● **TASK OBJECTIVE**: Determine how many lines in the entries below contain the word "well". The reply is that number alone.

Stored items:
━━━━━━━━

// udp_ipv4_tx
module udp_ipv4_tx (
    input  wire             ap_clk,
    input  wire             ap_rst_n,
    input  wire  [31:0]     my_ip_addr,
    input  wire   [7:0]     ip_protocol,
    input  wire             s_axis_tx_meta_tvalid,
    output wire             s_axis_tx_meta_tready,
    input  wire [255:0]     s_axis_tx_meta_tdata,
    input  wire             s_axis_tx_data_tvalid,
    output wire             s_axis_tx_data_tready,
    input  wire  [63:0]     s_axis_tx_data_tdata,
    input  wire   [7:0]     s_axis_tx_data_tkeep,
    input  wire             s_axis_tx_data_tlast,
    output wire             m_axis_tx_data_tvalid,
    input  wire             m_axis_tx_data_tready,
    output wire   [63:0]    m_axis_tx_data_tdata,
    output wire    [7:0]    m_axis_tx_data_tkeep,
    output wire             m_axis_tx_data_tlast,
    output wire   [31:0]    datagrams_transmitted
);
For scale: about 2800 cells after synthesis, roughly 480 I/O pins, about 26000 µm² of cells after synthesis.
clock: 3.34 ns
lec_check: 0
cap_margin: 20
core_margin: 2
core_utilization: 72
cts_cluster_size: 50
place_density: 0.35
setup_slack_margin: 0.91
slew_margin: 20
run.sh (not shown) runs the stock make flow with config.mk's settings and CLKGATE_MAP_FILE=.
The baseline never finished: it broke off in 5_1_grt with GRT-0232.
Next try:
CTS_CLUSTER_SIZE = 15   (was 50)
PLACE_DENSITY = 0.79   (was 0.35)
SETUP_SLACK_MARGIN = -0.23   (was 0.91)
clock period = 3.16 ns   (was 3.34 ns; I/O delays follow)
Effect: The changed run finished with capacitance limit, slew limit, setup timing left; synthesized area stays the same; die size is unchanged; synthesized cell count stays the same.

---

Starting RTL as in the previous note.
Design udp_ipv4_tx, start of the top module:
module udp_ipv4_tx (
    input  wire             ap_clk,
    input  wire             ap_rst_n,
    input  wire  [31:0]     my_ip_addr,
    input  wire   [7:0]     ip_protocol,
    input  wire             s_axis_tx_meta_tvalid,
    output wire             s_axis_tx_meta_tready,
    input  wire [255:0]     s_axis_tx_meta_tdata,
    input  wire             s_axis_tx_data_tvalid,
    output wire             s_axis_tx_data_tready,
    input  wire  [63:0]     s_axis_tx_data_tdata,
    input  wire   [7:0]     s_axis_tx_data_tkeep,
    input  wire             s_axis_tx_data_tlast,
    output wire             m_axis_tx_data_tvalid,
    input  wire             m_axis_tx_data_tready,
    output wire   [63:0]    m_axis_tx_data_tdata,
    output wire    [7:0]    m_axis_tx_data_tkeep,
    output wire             m_axis_tx_data_tlast,
    output wire   [31:0]    datagrams_transmitted
);
wire            tx_udp2ip_data_tvalid;
wire            tx_udp2ip_data_tready;
wire [63:0]     tx_udp2ip_data_tdata;
wire  [7:0]     tx_udp2ip_data_tkeep;
wire            tx_udp2ip_data_tlast;
wire            tx_udp2ip_meta_tvalid;
wire [63:0]     tx_udp2ip_meta_tdata;
wire            tx_udp2ip_meta_tready;
udp_tx udp_tx_i (
    .ap_clk                       (ap_clk),
    .ap_rst_n                     (ap_rst_n),
    .s_axis_tx_data_tvalid        (s_axis_tx_data_tvalid),
    .s_axis_tx_data_tready        (s_axis_tx_data_tready),
    .s_axis_tx_data_tdata         (s_axis_tx_data_tdata),
    .s_axis_tx_data_tkeep         (s_axis_tx_data_tkeep),
    .s_axis_tx_data_tstrb         (8'h00),
    .s_axis_tx_data_tlast         (s_axis_tx_data_tlast),
  ...
make LEC_CHECK=0 ABC_AREA=1 CAP_MARGIN=20 CORE_MARGIN=2 CORE_UTILIZATION=61 CTS_CLUSTER_SIZE=96 PLACE_DENSITY=0.38 SLEW_MARGIN=20 TNS_END_PERCENT=10 finish   # period 3.07 ns
The starting point finished clean.
Edit:
ABC_AREA = default   (was 1)
CORE_UTILIZATION = 40   (was 61)
CTS_CLUSTER_SIZE = default   (was 96)
PLACE_DENSITY = 0.6   (was 0.38)
SETUP_SLACK_MARGIN = 0.44   (was default)
TNS_END_PERCENT = default   (was 10)
clock period = 4.33 ns   (was 3.07 ns; I/O delays follow)
Outcome:
- final cell count went up by 1.7%
- count of clock-buffer cells in the layout grows by 13
- die area went up by 52%
- setup slack is better by 0.54 ns
- combinational power goes down by 47%
- critical path depth falls by 4
Edit:
CORE_UTILIZATION = 72   (was 40)
PLACE_DENSITY = default   (was 0.6)
SETUP_SLACK_MARGIN = -0.1   (was 0.44)
clock period = 1.17 ns   (was 4.33 ns; I/O delays follow)
=>
- The changed run failed in clock tree synthesis, error DPL-0038
- synthesized cell count stays the same
- area after synthesis is unchanged
- die area drops by well over a third
Edit:
CORE_UTILIZATION = 40   (was 72)
PLACE_DENSITY = 0.6   (was default)
SETUP_SLACK_MARGIN = default   (was -0.1)
clock period = 4.33 ns   (was 1.17 ns; I/O delays follow)
What happened:
- Now the flow completed with no timing, DRC or antenna violations
- die size rose by 78%
- area after synthesis is unchanged
- synthesized cell count does not change

---

Starting RTL as in the previous note.
## udp_ipv4_tx
module udp_ipv4_tx (
    input  wire             ap_clk,
    input  wire             ap_rst_n,
    input  wire  [31:0]     my_ip_addr,
    input  wire   [7:0]     ip_protocol,
    input  wire             s_axis_tx_meta_tvalid,
    output wire             s_axis_tx_meta_tready,
    input  wire [255:0]     s_axis_tx_meta_tdata,
    input  wire             s_axis_tx_data_tvalid,
    output wire             s_axis_tx_data_tready,
    input  wire  [63:0]     s_axis_tx_data_tdata,
    input  wire   [7:0]     s_axis_tx_data_tkeep,
    input  wire             s_axis_tx_data_tlast,
    output wire             m_axis_tx_data_tvalid,
    input  wire             m_axis_tx_data_tready,
    output wire   [63:0]    m_axis_tx_data_tdata,
    output wire    [7:0]    m_axis_tx_data_tkeep,
    output wire             m_axis_tx_data_tlast,
    output wire   [31:0]    datagrams_transmitted
);
wire            tx_udp2ip_data_tvalid;
wire            tx_udp2ip_data_tready;
wire [63:0]     tx_udp2ip_data_tdata;
wire  [7:0]     tx_udp2ip_data_tkeep;
wire            tx_udp2ip_data_tlast;
wire            tx_udp2ip_meta_tvalid;
wire [63:0]     tx_udp2ip_meta_tdata;
wire            tx_udp2ip_meta_tready;
udp_tx udp_tx_i (
    .ap_clk                       (ap_clk),
    .ap_rst_n                     (ap_rst_n),
    .s_axis_tx_data_tvalid        (s_axis_tx_data_tvalid),
    .s_axis_tx_data_tready        (s_axis_tx_data_tready),
    .s_axis_tx_data_tdata         (s_axis_tx_data_tdata),
    .s_axis_tx_data_tkeep         (s_axis_tx_data_tkeep),
    .s_axis_tx_data_tstrb         (8'h00),
  ...
export LEC_CHECK = 0
export CAP_MARGIN = 20
export CELL_PAD_IN_SITES_DETAIL_PLACEMENT = 1
export CORE_ASPECT_RATIO = 0.57
export CORE_MARGIN = 7
export CORE_UTILIZATION = 47
export CTS_CLUSTER_DIAMETER = 350
export GPL_TIMING_DRIVEN = 0
export PLACE_DENSITY_LB_ADDON = 0.25
export SLEW_MARGIN = 20
create_clock -name core_clock -period 5.0 [get_ports {ap_clk}]
The first run completed without violations.
==> next run, changes <==
Settings changed: CELL_PAD_IN_SITES_DETAIL_PLACEMENT 1 to default, CORE_ASPECT_RATIO 0.57 to default, CORE_MARGIN 7 to 2, CORE_UTILIZATION 47 to 29, CTS_CLUSTER_DIAMETER 350 to default, GPL_TIMING_DRIVEN 0 to default, PLACE_DENSITY from default to 0.6, PLACE_DENSITY_LB_ADDON 0.25 to default.
Clock period 5.0 ns to 6.19 ns, I/O delays scaled along.
Count of clock-buffer cells in the layout went up by 25.
Total power drops by 16%.
Global-route usage decreases by 17 points.
Worst setup slack gains 1.3 ns.
Combinational power goes down by 32%.
Non-clock buffer count decreases by 199.
Wire length fell by 26%.
Maximum frequency is higher by 3.4%.
Via count drops by 16%.
==> next run, changes <==
Settings changed: CORE_UTILIZATION 29 to 56.
Clock period 6.19 ns to 2.65 ns, I/O delays scaled along.
=> This time the run ran to the end with violations: setup timing; via count went up by 8.0%; non-clock buffer count rises by 156; sequential share of layout area went down by 2.3 points; total power is higher by 140%; design area climbs by 5.5%; setup slack loses 2.3 ns; cell count went down by 9.6%; clock power climbs by 120%; clock-buffer cell count drops by 9; hold slack improved by 0.0031 ns; routed wire length came out lower by 1.9%.
==> next run, changes <==
Settings changed: CORE_UTILIZATION 56 to 27.
Clock period 2.65 ns to 4.33 ns, I/O delays scaled along.
Result: This time the run completed without violations. Global-route usage shrinks by 16 points. Final area decreases by a few percent. Via count fell by a little under a tenth. Sequential power decreases by well over a third.
No activity file was given, so power comes from the tool's default toggle rates.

━━━━━━━━

● **ANSWER BOX**: 2